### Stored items
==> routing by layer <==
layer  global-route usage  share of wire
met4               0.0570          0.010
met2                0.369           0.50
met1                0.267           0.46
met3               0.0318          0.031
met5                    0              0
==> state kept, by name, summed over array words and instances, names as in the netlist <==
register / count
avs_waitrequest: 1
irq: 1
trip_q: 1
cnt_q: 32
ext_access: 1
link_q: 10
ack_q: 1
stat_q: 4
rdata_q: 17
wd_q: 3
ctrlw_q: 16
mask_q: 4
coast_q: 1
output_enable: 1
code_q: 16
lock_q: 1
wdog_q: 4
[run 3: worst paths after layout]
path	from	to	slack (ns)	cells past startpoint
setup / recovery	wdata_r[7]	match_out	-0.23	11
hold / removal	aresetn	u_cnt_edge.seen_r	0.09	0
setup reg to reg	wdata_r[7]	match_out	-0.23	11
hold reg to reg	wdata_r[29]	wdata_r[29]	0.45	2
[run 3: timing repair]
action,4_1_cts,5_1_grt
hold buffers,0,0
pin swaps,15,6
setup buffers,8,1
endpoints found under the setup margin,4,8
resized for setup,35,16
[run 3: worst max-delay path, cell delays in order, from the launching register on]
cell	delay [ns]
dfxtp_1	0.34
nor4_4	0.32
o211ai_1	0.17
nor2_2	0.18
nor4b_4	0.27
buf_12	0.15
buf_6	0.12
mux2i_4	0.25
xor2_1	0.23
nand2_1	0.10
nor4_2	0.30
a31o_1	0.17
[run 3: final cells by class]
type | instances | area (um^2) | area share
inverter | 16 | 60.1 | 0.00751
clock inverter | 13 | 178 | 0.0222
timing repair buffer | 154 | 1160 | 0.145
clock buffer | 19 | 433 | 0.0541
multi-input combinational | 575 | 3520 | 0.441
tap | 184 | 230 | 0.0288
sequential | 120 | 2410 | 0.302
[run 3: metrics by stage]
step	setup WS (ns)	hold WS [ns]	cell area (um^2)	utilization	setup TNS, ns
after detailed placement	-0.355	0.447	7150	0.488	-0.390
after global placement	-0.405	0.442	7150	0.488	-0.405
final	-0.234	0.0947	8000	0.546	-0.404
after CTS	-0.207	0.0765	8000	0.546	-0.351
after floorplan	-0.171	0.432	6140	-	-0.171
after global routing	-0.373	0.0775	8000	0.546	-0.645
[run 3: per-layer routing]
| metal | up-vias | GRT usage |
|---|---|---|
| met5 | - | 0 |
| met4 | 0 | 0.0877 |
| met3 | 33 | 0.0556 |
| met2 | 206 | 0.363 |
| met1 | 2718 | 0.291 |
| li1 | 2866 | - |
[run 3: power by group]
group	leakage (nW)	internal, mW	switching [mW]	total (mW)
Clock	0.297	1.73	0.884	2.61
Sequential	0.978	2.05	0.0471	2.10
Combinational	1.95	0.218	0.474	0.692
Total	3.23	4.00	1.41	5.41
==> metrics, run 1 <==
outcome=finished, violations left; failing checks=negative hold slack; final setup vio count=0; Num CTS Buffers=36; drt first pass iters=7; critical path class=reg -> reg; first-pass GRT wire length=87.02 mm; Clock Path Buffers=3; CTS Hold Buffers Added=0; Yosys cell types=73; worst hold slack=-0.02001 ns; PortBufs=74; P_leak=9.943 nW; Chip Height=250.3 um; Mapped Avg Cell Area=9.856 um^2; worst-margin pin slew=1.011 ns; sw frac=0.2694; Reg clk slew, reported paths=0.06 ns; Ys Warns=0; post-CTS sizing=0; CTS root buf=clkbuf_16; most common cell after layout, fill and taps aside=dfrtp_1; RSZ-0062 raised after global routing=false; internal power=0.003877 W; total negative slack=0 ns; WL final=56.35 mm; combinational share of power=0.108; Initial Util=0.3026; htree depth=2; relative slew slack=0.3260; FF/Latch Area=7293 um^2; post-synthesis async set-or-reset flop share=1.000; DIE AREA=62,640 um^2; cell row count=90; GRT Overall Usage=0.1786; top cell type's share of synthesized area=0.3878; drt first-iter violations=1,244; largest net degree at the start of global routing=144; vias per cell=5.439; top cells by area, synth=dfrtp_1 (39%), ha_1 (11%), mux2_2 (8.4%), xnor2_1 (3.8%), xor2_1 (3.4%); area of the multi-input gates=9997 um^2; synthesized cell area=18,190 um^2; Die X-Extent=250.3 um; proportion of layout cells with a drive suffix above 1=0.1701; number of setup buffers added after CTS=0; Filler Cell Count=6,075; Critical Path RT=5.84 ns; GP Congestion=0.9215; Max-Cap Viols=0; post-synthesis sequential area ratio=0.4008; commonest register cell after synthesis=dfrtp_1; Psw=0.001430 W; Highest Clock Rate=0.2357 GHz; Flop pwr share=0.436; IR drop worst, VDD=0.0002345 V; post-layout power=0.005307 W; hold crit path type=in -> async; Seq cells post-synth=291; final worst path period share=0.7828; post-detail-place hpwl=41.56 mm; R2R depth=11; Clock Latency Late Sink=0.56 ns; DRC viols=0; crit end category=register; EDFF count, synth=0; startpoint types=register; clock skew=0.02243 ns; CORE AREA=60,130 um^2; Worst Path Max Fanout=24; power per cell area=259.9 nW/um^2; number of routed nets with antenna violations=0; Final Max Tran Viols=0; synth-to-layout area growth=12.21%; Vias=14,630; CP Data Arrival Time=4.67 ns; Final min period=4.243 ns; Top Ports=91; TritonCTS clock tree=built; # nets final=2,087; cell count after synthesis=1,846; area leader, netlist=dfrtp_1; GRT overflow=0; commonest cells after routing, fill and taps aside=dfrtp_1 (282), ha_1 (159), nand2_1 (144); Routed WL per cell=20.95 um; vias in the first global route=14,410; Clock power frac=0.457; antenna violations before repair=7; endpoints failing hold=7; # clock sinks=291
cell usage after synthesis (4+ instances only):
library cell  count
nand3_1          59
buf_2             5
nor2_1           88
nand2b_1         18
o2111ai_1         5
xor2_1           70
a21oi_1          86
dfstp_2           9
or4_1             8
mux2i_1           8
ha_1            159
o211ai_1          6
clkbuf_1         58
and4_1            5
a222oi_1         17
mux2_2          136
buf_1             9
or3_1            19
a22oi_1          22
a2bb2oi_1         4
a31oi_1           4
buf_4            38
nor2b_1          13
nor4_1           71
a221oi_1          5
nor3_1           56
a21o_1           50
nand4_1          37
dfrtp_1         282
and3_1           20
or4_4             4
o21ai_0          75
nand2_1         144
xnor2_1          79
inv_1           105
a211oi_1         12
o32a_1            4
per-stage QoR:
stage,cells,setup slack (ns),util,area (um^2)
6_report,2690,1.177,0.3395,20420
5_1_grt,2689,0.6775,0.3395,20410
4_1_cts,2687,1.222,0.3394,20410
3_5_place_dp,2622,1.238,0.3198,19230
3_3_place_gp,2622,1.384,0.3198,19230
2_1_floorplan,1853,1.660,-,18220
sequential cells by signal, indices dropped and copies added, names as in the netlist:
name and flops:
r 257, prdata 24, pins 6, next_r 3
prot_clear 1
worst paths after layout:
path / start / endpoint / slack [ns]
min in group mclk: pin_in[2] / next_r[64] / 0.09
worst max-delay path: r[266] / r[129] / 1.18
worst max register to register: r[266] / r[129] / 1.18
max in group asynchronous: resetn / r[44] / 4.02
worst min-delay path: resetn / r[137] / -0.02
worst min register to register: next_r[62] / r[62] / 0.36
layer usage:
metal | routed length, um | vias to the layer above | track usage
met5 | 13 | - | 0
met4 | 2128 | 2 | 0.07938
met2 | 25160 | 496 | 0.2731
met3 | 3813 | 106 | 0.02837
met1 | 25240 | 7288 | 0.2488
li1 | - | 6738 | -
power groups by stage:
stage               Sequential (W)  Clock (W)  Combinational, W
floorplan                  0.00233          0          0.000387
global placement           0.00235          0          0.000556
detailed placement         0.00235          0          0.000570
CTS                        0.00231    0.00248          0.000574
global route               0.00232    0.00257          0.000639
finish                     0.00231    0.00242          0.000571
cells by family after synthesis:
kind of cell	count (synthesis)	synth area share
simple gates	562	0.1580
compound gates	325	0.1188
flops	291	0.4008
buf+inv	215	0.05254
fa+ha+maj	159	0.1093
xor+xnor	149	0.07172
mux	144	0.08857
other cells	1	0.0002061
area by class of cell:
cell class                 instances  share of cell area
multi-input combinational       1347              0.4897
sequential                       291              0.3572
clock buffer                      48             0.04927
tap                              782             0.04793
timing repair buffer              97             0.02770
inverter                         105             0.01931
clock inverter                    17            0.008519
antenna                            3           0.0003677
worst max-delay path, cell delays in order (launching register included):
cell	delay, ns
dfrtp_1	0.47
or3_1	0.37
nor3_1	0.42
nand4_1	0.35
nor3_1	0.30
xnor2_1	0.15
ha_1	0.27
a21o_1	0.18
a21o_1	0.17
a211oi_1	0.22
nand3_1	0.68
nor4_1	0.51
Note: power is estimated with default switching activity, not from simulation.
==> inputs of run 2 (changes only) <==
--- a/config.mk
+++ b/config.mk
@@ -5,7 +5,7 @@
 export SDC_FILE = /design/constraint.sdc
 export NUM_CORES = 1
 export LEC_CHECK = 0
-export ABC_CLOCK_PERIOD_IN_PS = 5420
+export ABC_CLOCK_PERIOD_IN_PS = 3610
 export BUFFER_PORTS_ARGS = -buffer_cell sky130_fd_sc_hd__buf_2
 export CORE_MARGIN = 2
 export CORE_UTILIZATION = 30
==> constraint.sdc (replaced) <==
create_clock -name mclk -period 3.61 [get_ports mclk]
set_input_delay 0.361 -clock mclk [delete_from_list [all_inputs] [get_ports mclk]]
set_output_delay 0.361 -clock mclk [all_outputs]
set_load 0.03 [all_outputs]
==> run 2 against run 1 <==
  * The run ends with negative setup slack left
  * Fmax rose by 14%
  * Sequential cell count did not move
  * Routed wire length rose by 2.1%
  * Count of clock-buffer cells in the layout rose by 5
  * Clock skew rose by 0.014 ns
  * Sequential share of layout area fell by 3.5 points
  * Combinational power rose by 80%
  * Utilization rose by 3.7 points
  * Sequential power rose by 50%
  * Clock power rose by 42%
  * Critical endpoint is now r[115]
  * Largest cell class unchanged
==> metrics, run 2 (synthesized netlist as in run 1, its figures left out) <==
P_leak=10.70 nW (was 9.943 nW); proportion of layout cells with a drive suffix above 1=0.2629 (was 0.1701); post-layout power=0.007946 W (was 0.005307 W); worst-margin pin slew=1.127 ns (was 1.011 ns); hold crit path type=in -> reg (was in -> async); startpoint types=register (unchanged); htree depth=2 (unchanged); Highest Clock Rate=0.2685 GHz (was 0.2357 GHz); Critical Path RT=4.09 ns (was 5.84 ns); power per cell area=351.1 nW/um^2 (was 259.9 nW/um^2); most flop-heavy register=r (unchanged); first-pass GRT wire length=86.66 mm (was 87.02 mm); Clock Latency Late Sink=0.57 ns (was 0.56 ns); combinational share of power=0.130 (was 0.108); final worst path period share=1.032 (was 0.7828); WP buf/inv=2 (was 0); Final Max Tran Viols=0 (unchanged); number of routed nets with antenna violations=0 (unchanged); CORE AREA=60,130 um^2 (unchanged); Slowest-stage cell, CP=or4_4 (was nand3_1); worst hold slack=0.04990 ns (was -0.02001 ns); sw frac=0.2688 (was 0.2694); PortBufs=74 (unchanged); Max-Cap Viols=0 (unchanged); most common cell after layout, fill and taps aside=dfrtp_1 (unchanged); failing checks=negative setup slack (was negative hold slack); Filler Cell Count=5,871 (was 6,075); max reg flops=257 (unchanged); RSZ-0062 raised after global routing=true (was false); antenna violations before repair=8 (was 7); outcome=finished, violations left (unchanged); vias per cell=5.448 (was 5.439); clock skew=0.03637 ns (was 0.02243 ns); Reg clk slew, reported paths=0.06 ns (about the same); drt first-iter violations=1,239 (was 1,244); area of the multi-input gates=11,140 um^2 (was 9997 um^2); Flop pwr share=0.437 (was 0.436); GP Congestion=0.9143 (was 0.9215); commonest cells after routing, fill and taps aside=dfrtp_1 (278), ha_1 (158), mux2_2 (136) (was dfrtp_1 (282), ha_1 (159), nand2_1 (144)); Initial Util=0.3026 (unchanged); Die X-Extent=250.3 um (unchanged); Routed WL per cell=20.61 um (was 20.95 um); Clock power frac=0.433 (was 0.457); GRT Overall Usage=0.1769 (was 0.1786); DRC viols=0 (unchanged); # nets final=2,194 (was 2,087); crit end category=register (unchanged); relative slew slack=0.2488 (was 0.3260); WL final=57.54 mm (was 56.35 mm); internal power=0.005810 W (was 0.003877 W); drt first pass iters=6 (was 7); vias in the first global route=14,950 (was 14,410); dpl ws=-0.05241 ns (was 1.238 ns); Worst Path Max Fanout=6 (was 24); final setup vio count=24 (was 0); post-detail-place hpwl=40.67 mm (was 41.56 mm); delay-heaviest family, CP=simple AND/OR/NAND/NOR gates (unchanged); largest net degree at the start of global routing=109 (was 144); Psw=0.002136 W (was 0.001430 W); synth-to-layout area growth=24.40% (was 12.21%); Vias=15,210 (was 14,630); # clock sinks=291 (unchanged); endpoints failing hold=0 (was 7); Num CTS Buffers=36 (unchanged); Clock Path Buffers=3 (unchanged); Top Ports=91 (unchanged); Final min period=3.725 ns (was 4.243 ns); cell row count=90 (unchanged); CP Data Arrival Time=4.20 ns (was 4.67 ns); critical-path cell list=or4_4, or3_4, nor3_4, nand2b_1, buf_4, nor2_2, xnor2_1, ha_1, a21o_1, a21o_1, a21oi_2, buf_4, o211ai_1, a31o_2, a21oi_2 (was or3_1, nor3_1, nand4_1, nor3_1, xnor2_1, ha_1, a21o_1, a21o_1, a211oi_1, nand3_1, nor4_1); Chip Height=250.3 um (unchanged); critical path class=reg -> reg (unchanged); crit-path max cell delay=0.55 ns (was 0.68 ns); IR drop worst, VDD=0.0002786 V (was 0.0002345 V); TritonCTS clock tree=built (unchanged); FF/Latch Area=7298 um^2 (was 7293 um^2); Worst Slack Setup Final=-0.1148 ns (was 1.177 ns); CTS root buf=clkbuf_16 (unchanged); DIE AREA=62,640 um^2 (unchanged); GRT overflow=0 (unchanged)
### config.mk
export PLATFORM = sky130hd
export DESIGN_NAME = single_wire_master
export DESIGN_NICKNAME = d
export VERILOG_FILES = /design/src/single_wire_pkg.sv /design/src/single_wire_master.sv /design/src/sw_fifo.sv /design/src/sw_sync2.sv
export VERILOG_INCLUDE_DIRS = /design/src
export SDC_FILE = /design/constraint.sdc
export NUM_CORES = 1
export LEC_CHECK = 0
export ABC_AREA = 0
export CORE_UTILIZATION = 41
export DETAILED_ROUTE_END_ITERATION = 10
export DONT_BUFFER_PORTS = 1
export PLACE_DENSITY_LB_ADDON = 0.25
export RECOVER_POWER = 25
export SLEW_MARGIN = 20
export SYNTH_ARGS = -nofsm -noshare
export SYNTH_HDL_FRONTEND = slang
export SYNTH_HIERARCHICAL = 1
export SYNTH_SLANG_ARGS = --single-unit
### constraint.sdc
create_clock -name ref_clk -period 3.8 [get_ports ref_clk]
set_clock_uncertainty 0.05 [all_clocks]
set_input_delay 0.57 -clock ref_clk [delete_from_list [all_inputs] [get_ports ref_clk]]
set_output_delay 0.57 -clock ref_clk [all_outputs]
set_load 0.05 [all_outputs]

### Task item
All lines of the records above with the word "rose" in them are to be copied.

### Solved problem
  * Fmax rose by 14%
  * Routed wire length rose by 2.1%
  * Count of clock-buffer cells in the layout rose by 5
  * Clock skew rose by 0.014 ns
  * Combinational power rose by 80%
  * Utilization rose by 3.7 points
  * Sequential power rose by 50%
  * Clock power rose by 42%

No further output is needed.